- _WHAT IS NEEDED_: Report each line of the records below that holds the word "after".

[Stored data entries]
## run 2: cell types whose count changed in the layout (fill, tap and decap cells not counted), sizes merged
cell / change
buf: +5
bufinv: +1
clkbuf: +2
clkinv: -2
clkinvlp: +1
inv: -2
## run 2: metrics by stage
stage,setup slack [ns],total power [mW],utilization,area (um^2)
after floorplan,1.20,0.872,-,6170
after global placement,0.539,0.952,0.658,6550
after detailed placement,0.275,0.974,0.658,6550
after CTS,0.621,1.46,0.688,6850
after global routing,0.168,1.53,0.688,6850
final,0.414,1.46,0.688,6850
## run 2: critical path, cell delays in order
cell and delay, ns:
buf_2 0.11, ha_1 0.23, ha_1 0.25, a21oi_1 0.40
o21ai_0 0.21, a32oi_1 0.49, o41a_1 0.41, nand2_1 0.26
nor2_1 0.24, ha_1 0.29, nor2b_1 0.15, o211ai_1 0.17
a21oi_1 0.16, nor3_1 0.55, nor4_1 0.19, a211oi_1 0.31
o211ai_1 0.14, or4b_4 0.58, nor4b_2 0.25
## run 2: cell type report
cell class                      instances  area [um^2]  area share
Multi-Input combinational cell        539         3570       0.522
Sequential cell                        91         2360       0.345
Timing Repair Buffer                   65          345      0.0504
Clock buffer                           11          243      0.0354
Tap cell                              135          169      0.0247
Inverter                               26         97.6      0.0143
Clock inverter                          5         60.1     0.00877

- _RESPONSE AREA_:
after floorplan,1.20,0.872,-,6170
after global placement,0.539,0.952,0.658,6550
after detailed placement,0.275,0.974,0.658,6550
after CTS,0.621,1.46,0.688,6850
after global routing,0.168,1.53,0.688,6850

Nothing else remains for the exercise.